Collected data

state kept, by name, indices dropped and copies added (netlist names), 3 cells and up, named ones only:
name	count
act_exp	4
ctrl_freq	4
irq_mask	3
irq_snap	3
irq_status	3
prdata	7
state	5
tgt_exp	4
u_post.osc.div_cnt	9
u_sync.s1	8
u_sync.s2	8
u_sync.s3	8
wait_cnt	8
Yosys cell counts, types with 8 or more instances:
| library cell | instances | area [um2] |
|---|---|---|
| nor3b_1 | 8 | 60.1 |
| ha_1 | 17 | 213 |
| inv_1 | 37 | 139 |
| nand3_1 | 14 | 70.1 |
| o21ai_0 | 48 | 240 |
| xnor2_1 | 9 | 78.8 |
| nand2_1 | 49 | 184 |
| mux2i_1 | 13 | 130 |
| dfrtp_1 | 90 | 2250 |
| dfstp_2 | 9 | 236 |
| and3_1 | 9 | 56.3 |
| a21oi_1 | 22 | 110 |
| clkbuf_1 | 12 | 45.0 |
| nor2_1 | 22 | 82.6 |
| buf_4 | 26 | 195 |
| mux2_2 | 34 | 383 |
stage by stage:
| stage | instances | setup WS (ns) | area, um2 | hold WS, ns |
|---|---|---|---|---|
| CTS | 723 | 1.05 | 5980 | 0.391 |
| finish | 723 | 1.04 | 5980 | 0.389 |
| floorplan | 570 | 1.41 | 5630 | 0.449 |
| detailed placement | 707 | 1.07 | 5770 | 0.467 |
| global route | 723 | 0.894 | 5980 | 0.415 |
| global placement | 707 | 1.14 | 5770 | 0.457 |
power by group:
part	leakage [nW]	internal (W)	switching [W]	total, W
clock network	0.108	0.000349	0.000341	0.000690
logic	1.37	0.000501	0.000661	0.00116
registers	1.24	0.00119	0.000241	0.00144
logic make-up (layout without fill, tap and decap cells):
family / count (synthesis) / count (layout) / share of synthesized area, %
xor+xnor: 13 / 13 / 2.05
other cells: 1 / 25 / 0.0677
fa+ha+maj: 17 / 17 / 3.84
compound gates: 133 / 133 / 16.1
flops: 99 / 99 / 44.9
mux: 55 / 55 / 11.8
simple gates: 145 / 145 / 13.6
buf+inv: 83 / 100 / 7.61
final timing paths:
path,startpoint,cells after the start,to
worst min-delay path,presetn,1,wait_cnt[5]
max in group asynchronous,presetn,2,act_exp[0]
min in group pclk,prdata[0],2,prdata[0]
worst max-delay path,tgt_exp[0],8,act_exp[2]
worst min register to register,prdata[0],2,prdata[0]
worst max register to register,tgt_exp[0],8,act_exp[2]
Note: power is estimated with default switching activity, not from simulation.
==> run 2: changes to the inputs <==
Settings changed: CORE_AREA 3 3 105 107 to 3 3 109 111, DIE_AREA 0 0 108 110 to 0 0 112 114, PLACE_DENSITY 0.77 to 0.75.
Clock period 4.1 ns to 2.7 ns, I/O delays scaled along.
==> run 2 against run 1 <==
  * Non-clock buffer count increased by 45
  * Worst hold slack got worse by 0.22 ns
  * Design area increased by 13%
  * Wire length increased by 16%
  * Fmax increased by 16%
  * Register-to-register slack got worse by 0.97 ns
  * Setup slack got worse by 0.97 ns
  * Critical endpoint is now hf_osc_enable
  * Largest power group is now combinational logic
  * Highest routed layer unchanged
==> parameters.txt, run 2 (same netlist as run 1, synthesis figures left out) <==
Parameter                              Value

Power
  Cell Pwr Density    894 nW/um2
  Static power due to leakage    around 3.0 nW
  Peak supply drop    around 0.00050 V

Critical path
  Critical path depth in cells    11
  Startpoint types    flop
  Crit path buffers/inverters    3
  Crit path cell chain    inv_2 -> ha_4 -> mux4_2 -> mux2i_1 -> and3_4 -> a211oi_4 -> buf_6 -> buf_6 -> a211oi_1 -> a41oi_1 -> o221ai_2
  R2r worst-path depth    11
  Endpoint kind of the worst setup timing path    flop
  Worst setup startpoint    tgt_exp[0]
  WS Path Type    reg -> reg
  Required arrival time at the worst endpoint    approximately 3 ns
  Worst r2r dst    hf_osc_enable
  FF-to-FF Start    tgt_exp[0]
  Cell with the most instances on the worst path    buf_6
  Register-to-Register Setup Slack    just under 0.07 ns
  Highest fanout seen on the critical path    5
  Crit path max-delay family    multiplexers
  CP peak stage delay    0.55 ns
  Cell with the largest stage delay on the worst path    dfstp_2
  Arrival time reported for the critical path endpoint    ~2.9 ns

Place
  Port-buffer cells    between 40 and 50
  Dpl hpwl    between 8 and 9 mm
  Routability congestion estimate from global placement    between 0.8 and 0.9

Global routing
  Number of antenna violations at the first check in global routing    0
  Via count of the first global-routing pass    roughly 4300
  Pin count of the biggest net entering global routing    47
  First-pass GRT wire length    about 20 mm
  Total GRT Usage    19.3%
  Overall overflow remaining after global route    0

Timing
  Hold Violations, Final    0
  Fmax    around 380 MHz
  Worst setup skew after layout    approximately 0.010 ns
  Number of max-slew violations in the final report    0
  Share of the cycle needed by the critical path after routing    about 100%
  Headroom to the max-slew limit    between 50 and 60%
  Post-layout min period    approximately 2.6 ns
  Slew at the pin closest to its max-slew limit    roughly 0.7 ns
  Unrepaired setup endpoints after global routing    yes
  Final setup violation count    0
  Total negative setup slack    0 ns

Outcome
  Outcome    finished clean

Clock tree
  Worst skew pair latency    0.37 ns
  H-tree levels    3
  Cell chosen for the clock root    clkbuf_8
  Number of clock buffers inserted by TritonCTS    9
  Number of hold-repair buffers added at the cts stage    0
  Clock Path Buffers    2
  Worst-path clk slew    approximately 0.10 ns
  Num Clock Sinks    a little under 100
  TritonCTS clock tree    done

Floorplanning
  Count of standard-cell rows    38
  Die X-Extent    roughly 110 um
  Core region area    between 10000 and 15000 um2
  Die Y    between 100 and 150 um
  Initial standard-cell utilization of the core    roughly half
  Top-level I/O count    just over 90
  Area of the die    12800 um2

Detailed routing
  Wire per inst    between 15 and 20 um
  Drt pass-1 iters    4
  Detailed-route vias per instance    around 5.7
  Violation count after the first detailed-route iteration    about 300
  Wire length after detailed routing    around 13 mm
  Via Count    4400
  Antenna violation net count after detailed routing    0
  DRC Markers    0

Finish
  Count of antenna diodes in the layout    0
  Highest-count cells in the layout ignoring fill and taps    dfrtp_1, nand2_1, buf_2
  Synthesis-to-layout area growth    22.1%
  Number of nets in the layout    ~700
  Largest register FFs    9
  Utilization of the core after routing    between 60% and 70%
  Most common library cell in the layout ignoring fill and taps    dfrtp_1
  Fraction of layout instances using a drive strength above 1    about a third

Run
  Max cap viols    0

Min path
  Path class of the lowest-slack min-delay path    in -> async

* * *

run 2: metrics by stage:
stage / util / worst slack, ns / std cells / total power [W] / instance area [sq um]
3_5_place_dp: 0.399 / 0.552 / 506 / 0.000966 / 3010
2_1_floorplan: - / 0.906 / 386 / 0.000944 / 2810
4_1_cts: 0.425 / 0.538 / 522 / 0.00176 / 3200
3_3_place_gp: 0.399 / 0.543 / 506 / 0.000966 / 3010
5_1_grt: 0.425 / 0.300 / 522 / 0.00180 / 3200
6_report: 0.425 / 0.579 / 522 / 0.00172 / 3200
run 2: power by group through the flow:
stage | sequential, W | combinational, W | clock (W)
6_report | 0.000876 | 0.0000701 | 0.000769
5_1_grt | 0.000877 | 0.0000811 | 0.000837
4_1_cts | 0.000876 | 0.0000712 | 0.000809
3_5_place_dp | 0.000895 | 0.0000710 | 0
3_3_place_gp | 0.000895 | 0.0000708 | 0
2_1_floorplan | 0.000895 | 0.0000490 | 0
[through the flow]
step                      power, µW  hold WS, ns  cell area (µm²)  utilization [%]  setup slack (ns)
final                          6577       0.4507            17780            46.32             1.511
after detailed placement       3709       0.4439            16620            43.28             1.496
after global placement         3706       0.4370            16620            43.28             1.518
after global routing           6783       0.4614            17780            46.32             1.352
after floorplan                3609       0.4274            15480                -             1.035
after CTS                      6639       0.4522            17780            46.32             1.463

# Exercise goal
Print exactly the lines above, between the one holding "ha_1 | 17 | 213 |" and the one holding "run 2: changes", inclusive, and nothing besides.

# Response below
| ha_1 | 17 | 213 |
| inv_1 | 37 | 139 |
| nand3_1 | 14 | 70.1 |
| o21ai_0 | 48 | 240 |
| xnor2_1 | 9 | 78.8 |
| nand2_1 | 49 | 184 |
| mux2i_1 | 13 | 130 |
| dfrtp_1 | 90 | 2250 |
| dfstp_2 | 9 | 236 |
| and3_1 | 9 | 56.3 |
| a21oi_1 | 22 | 110 |
| clkbuf_1 | 12 | 45.0 |
| nor2_1 | 22 | 82.6 |
| buf_4 | 26 | 195 |
| mux2_2 | 34 | 383 |
stage by stage:
| stage | instances | setup WS (ns) | area, um2 | hold WS, ns |
|---|---|---|---|---|
| CTS | 723 | 1.05 | 5980 | 0.391 |
| finish | 723 | 1.04 | 5980 | 0.389 |
| floorplan | 570 | 1.41 | 5630 | 0.449 |
| detailed placement | 707 | 1.07 | 5770 | 0.467 |
| global route | 723 | 0.894 | 5980 | 0.415 |
| global placement | 707 | 1.14 | 5770 | 0.457 |
power by group:
part	leakage [nW]	internal (W)	switching [W]	total, W
clock network	0.108	0.000349	0.000341	0.000690
logic	1.37	0.000501	0.000661	0.00116
registers	1.24	0.00119	0.000241	0.00144
logic make-up (layout without fill, tap and decap cells):
family / count (synthesis) / count (layout) / share of synthesized area, %
xor+xnor: 13 / 13 / 2.05
other cells: 1 / 25 / 0.0677
fa+ha+maj: 17 / 17 / 3.84
compound gates: 133 / 133 / 16.1
flops: 99 / 99 / 44.9
mux: 55 / 55 / 11.8
simple gates: 145 / 145 / 13.6
buf+inv: 83 / 100 / 7.61
final timing paths:
path,startpoint,cells after the start,to
worst min-delay path,presetn,1,wait_cnt[5]
max in group asynchronous,presetn,2,act_exp[0]
min in group pclk,prdata[0],2,prdata[0]
worst max-delay path,tgt_exp[0],8,act_exp[2]
worst min register to register,prdata[0],2,prdata[0]
worst max register to register,tgt_exp[0],8,act_exp[2]
Note: power is estimated with default switching activity, not from simulation.
==> run 2: changes to the inputs <==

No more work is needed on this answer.